*** Supplied data Section Begins ***

--- config.mk ---
export PLATFORM = sky130hd
export DESIGN_NAME = clock_divider
export DESIGN_NICKNAME = d
export VERILOG_FILES = /design/src/rtl/clock_div_pkg.sv /design/src/rtl/clock_div_counter.sv /design/src/rtl/clock_divider.sv
export SDC_FILE = /design/constraint.sdc
export NUM_CORES = 1
export LEC_CHECK = 0
export ABC_AREA = 1
export CAP_MARGIN = 0
export CORE_MARGIN = 10
export CORE_UTILIZATION = 59
export CTS_CLUSTER_DIAMETER = 80
export DETAILED_ROUTE_END_ITERATION = 8
export GPL_ROUTABILITY_DRIVEN = 0
export PLACE_DENSITY = 0.81
export SLEW_MARGIN = 25
export SYNTH_ARGS = -nofsm -noshare
export SYNTH_HDL_FRONTEND = slang
export SYNTH_SLANG_ARGS = --single-unit
--- constraint.sdc ---
create_clock -name CLK -period 2.85 [get_ports CLK]
set_input_delay 0.4275 -clock CLK [delete_from_list [all_inputs] [get_ports CLK]]
set_output_delay 0.4275 -clock CLK [all_outputs]
set_load 0.05 [all_outputs]
--- src/rtl/clock_div_pkg.sv ---
// Shared constants and state type for the clock divider.
// Default widths, the "divider off" setting and the IDLE/RUN state.
package clock_div_pkg;

  localparam int CNT_W_DEF = 8;
  localparam int DIV_W_DEF = 3;
  localparam int DIV_OFF   = 0;

  typedef enum logic {
    IDLE,
    RUN
  } state_t;

endpackage

--- src/rtl/clock_div_counter.sv ---
// Half-period counter for the clock divider.
// tc marks the last CLK cycle of a half period of lim cycles.
module clock_div_counter
  import clock_div_pkg::*;
#(
  parameter int CNT_W = CNT_W_DEF
) (
  input  logic             CLK,
  input  logic             RST,
  input  logic             en,
  input  logic [CNT_W-1:0] lim,
  output logic             tc
);

  logic [CNT_W-1:0] count;

  assign tc = en && (count == lim - CNT_W'(1));

  // count CLK edges inside a half period; parked at 0 when disabled
  always_ff @(posedge CLK or negedge RST) begin
    if (!RST) begin
      count <= '0;
    end else if (!en || tc) begin
      count <= '0;
    end else begin
      count <= count + CNT_W'(1);
    end
  end

endmodule

--- src/rtl/clock_divider.sv ---
// Programmable 50% duty clock divider, clk_div = CLK / (2*div).
// Optional one-cycle rise strobe `tick` under CLOCK_DIV_TICK_EN.
module clock_divider
  import clock_div_pkg::*;
#(
  parameter int CNT_W = CNT_W_DEF,
  parameter int DIV_W = DIV_W_DEF
) (
  input  logic             CLK,
  input  logic             RST,
  input  logic [DIV_W-1:0] div,
  output logic             clk_div
`ifdef CLOCK_DIV_TICK_EN
  ,
  output logic             tick
`endif
);

  logic [DIV_W-1:0] div_q;
  state_t           state;
  logic             run;
  logic             load;
  logic             tc;

  // a zero setting means the divider is parked
  always_comb begin
    state = (div_q == DIV_W'(DIV_OFF)) ? IDLE : RUN;
  end

  // idle samples div every edge; running samples only at the 1->0 boundary
  always_comb begin
    run  = 1'b0;
    load = 1'b0;
    unique case (state)
      IDLE: begin
        load = 1'b1;
      end
      RUN: begin
        run  = 1'b1;
        load = tc && clk_div;
      end
    endcase
  end

  clock_div_counter #(
    .CNT_W(CNT_W)
  ) u_cnt (
    .CLK(CLK),
    .RST(RST),
    .en (run),
    .lim(CNT_W'(div_q)),
    .tc (tc)
  );

  // active divide setting
  always_ff @(posedge CLK or negedge RST) begin
    if (!RST) begin
      div_q <= '0;
    end else if (load) begin
      div_q <= div;
    end
  end

  // output toggle flop, flips at each half-period end
  always_ff @(posedge CLK or negedge RST) begin
    if (!RST) begin
      clk_div <= 1'b0;
    end else if (tc) begin
      clk_div <= ~clk_div;
    end
  end

`ifdef CLOCK_DIV_TICK_EN
  // strobe aligned with each clk_div rise
  always_ff @(posedge CLK or negedge RST) begin
    if (!RST) begin
      tick <= 1'b0;
    end else begin
      tick <= tc && !clk_div;
    end
  end
`endif

endmodule

== Word level (Yosys, flattened, before mapping) ==
Cells that the tools add are included.

* Add/sub/neg operators: 2
* Eq/ne operators: 1
* Multiplexer cells: 3
* Bitwise gates (word level): 1
* Reduce and logical (&&, ||, !) cells: 4

{| class="wikitable"
|+ Operators by type and width
! kind !! count
|-
| $add A8 B1 Y8 const B || 1
|-
| $eq A8 B8 Y1 || 1
|-
| $mux W8 || 1
|-
| $sub A3 B1 Y4 const B || 1
|-
| $logic_not A3 Y1 || 1
|-
| $logic_and A1 B1 Y1 || 2
|-
| $pmux W1 S2 || 1
|-
| $logic_or A1 B1 Y1 || 1
|-
| $mux W1 || 1
|-
| $not A1 Y1 || 1
|}

* Bits in registers: 12
* Output and inout bits: 1

== Longest topological paths before layout ==
* Depth in word-level cells: 5
* Gate-level depth with buffers: 12
* Depth with buffers taken out: 12

== Modules after synthesis ==
Synthesis repeated with hierarchy kept, for this count alone.

* Cells, all modules: 121
* Area, all modules: 833.3 um^2

{| class="wikitable"
|+ Modules (own cells, without submodules)
! module !! instances !! cells each !! area each (um^2) !! seq. area each (um^2)
|-
| clock_div_counter || 1 || 101 || 650.6 || 200.2
|-
| clock_divider || 1 || 20 || 182.7 || 100.1
|}

== Worst setup path before layout ==
OpenSTA, ideal clock, no wires.

* Path type: flip-flop to flip-flop
* Start: reg div_q[0]
* End: reg clk_div
* Data arrival time: 1381 ps
* Data required time: 2731 ps
* Setup slack: 1350 ps
* Cell stages (with the launch flop): 10
* Path buffers: 0
* Clock period less this slack: 1500 ps
* Cells stage by stage: dfrtp_1 > inv_2 > ha_1 > nand2_1 > nand2_1 > nor2_1 > nand2_1 > nor2_1 > nand4_1 > and2_1

* Cells in the longest elaborated chain, start to end: 3
* Elaborated cells on any way between the ends: 5

{| class="wikitable"
|+ RTL lines
! element !! line !! RTL
|-
| start: declaration || clock_divider.sv:19 || <nowiki>logic [DIV_W-1:0] div_q;</nowiki>
|-
| start signal: assignment || clock_divider.sv:60 || <nowiki>div_q <= div;</nowiki>
|-
| $sub A3 B1 Y4 or $logic_not A3 Y1 (tied branches) || clock_div_counter.sv:17, clock_divider.sv:27 ||
|-
| $eq A8 B8 Y1 or $mux W1 (tied branches) || clock_div_counter.sv:17, clock_divider.sv:34 ||
|-
| $logic_and A1 B1 Y1 (*) || clock_div_counter.sv:17 || <nowiki>assign tc = en && (count == lim - CNT_W'(1));</nowiki>
|-
| end signal: assignment || clock_divider.sv:69 || <nowiki>clk_div <= ~clk_div;</nowiki>
|-
| end: declaration || clock_divider.sv:12 || <nowiki>output logic clk_div</nowiki>
|}

Every way passes the cells marked *; elsewhere a longest branch is shown, timed or not.
A chain may end at the register's enable or synchronous reset.

== Final worst setup path ==
* Start: reg clk_div
* End: out clk_div

No word-level cell between the ends.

*** Supplied data Section Ends ***

Assignment
Restate every line of the listing word for word.

Result for this task
--- config.mk ---
export PLATFORM = sky130hd
export DESIGN_NAME = clock_divider
export DESIGN_NICKNAME = d
export VERILOG_FILES = /design/src/rtl/clock_div_pkg.sv /design/src/rtl/clock_div_counter.sv /design/src/rtl/clock_divider.sv
export SDC_FILE = /design/constraint.sdc
export NUM_CORES = 1
export LEC_CHECK = 0
export ABC_AREA = 1
export CAP_MARGIN = 0
export CORE_MARGIN = 10
export CORE_UTILIZATION = 59
export CTS_CLUSTER_DIAMETER = 80
export DETAILED_ROUTE_END_ITERATION = 8
export GPL_ROUTABILITY_DRIVEN = 0
export PLACE_DENSITY = 0.81
export SLEW_MARGIN = 25
export SYNTH_ARGS = -nofsm -noshare
export SYNTH_HDL_FRONTEND = slang
export SYNTH_SLANG_ARGS = --single-unit
--- constraint.sdc ---
create_clock -name CLK -period 2.85 [get_ports CLK]
set_input_delay 0.4275 -clock CLK [delete_from_list [all_inputs] [get_ports CLK]]
set_output_delay 0.4275 -clock CLK [all_outputs]
set_load 0.05 [all_outputs]
--- src/rtl/clock_div_pkg.sv ---
// Shared constants and state type for the clock divider.
// Default widths, the "divider off" setting and the IDLE/RUN state.
package clock_div_pkg;

  localparam int CNT_W_DEF = 8;
  localparam int DIV_W_DEF = 3;
  localparam int DIV_OFF   = 0;

  typedef enum logic {
    IDLE,
    RUN
  } state_t;

endpackage

--- src/rtl/clock_div_counter.sv ---
// Half-period counter for the clock divider.
// tc marks the last CLK cycle of a half period of lim cycles.
module clock_div_counter
  import clock_div_pkg::*;
#(
  parameter int CNT_W = CNT_W_DEF
) (
  input  logic             CLK,
  input  logic             RST,
  input  logic             en,
  input  logic [CNT_W-1:0] lim,
  output logic             tc
);

  logic [CNT_W-1:0] count;

  assign tc = en && (count == lim - CNT_W'(1));

  // count CLK edges inside a half period; parked at 0 when disabled
  always_ff @(posedge CLK or negedge RST) begin
    if (!RST) begin
      count <= '0;
    end else if (!en || tc) begin
      count <= '0;
    end else begin
      count <= count + CNT_W'(1);
    end
  end

endmodule

--- src/rtl/clock_divider.sv ---
// Programmable 50% duty clock divider, clk_div = CLK / (2*div).
// Optional one-cycle rise strobe `tick` under CLOCK_DIV_TICK_EN.
module clock_divider
  import clock_div_pkg::*;
#(
  parameter int CNT_W = CNT_W_DEF,
  parameter int DIV_W = DIV_W_DEF
) (
  input  logic             CLK,
  input  logic             RST,
  input  logic [DIV_W-1:0] div,
  output logic             clk_div
`ifdef CLOCK_DIV_TICK_EN
  ,
  output logic             tick
`endif
);

  logic [DIV_W-1:0] div_q;
  state_t           state;
  logic             run;
  logic             load;
  logic             tc;

  // a zero setting means the divider is parked
  always_comb begin
    state = (div_q == DIV_W'(DIV_OFF)) ? IDLE : RUN;
  end

  // idle samples div every edge; running samples only at the 1->0 boundary
  always_comb begin
    run  = 1'b0;
    load = 1'b0;
    unique case (state)
      IDLE: begin
        load = 1'b1;
      end
      RUN: begin
        run  = 1'b1;
        load = tc && clk_div;
      end
    endcase
  end

  clock_div_counter #(
    .CNT_W(CNT_W)
  ) u_cnt (
    .CLK(CLK),
    .RST(RST),
    .en (run),
    .lim(CNT_W'(div_q)),
    .tc (tc)
  );

  // active divide setting
  always_ff @(posedge CLK or negedge RST) begin
    if (!RST) begin
      div_q <= '0;
    end else if (load) begin
      div_q <= div;
    end
  end

  // output toggle flop, flips at each half-period end
  always_ff @(posedge CLK or negedge RST) begin
    if (!RST) begin
      clk_div <= 1'b0;
    end else if (tc) begin
      clk_div <= ~clk_div;
    end
  end

`ifdef CLOCK_DIV_TICK_EN
  // strobe aligned with each clk_div rise
  always_ff @(posedge CLK or negedge RST) begin
    if (!RST) begin
      tick <= 1'b0;
    end else begin
      tick <= tc && !clk_div;
    end
  end
`endif

endmodule

== Word level (Yosys, flattened, before mapping) ==
Cells that the tools add are included.

* Add/sub/neg operators: 2
* Eq/ne operators: 1
* Multiplexer cells: 3
* Bitwise gates (word level): 1
* Reduce and logical (&&, ||, !) cells: 4

{| class="wikitable"
|+ Operators by type and width
! kind !! count
|-
| $add A8 B1 Y8 const B || 1
|-
| $eq A8 B8 Y1 || 1
|-
| $mux W8 || 1
|-
| $sub A3 B1 Y4 const B || 1
|-
| $logic_not A3 Y1 || 1
|-
| $logic_and A1 B1 Y1 || 2
|-
| $pmux W1 S2 || 1
|-
| $logic_or A1 B1 Y1 || 1
|-
| $mux W1 || 1
|-
| $not A1 Y1 || 1
|}

* Bits in registers: 12
* Output and inout bits: 1

== Longest topological paths before layout ==
* Depth in word-level cells: 5
* Gate-level depth with buffers: 12
* Depth with buffers taken out: 12

== Modules after synthesis ==
Synthesis repeated with hierarchy kept, for this count alone.

* Cells, all modules: 121
* Area, all modules: 833.3 um^2

{| class="wikitable"
|+ Modules (own cells, without submodules)
! module !! instances !! cells each !! area each (um^2) !! seq. area each (um^2)
|-
| clock_div_counter || 1 || 101 || 650.6 || 200.2
|-
| clock_divider || 1 || 20 || 182.7 || 100.1
|}

== Worst setup path before layout ==
OpenSTA, ideal clock, no wires.

* Path type: flip-flop to flip-flop
* Start: reg div_q[0]
* End: reg clk_div
* Data arrival time: 1381 ps
* Data required time: 2731 ps
* Setup slack: 1350 ps
* Cell stages (with the launch flop): 10
* Path buffers: 0
* Clock period less this slack: 1500 ps
* Cells stage by stage: dfrtp_1 > inv_2 > ha_1 > nand2_1 > nand2_1 > nor2_1 > nand2_1 > nor2_1 > nand4_1 > and2_1

* Cells in the longest elaborated chain, start to end: 3
* Elaborated cells on any way between the ends: 5

{| class="wikitable"
|+ RTL lines
! element !! line !! RTL
|-
| start: declaration || clock_divider.sv:19 || <nowiki>logic [DIV_W-1:0] div_q;</nowiki>
|-
| start signal: assignment || clock_divider.sv:60 || <nowiki>div_q <= div;</nowiki>
|-
| $sub A3 B1 Y4 or $logic_not A3 Y1 (tied branches) || clock_div_counter.sv:17, clock_divider.sv:27 ||
|-
| $eq A8 B8 Y1 or $mux W1 (tied branches) || clock_div_counter.sv:17, clock_divider.sv:34 ||
|-
| $logic_and A1 B1 Y1 (*) || clock_div_counter.sv:17 || <nowiki>assign tc = en && (count == lim - CNT_W'(1));</nowiki>
|-
| end signal: assignment || clock_divider.sv:69 || <nowiki>clk_div <= ~clk_div;</nowiki>
|-
| end: declaration || clock_divider.sv:12 || <nowiki>output logic clk_div</nowiki>
|}

Every way passes the cells marked *; elsewhere a longest branch is shown, timed or not.
A chain may end at the register's enable or synchronous reset.

== Final worst setup path ==
* Start: reg clk_div
* End: out clk_div

No word-level cell between the ends.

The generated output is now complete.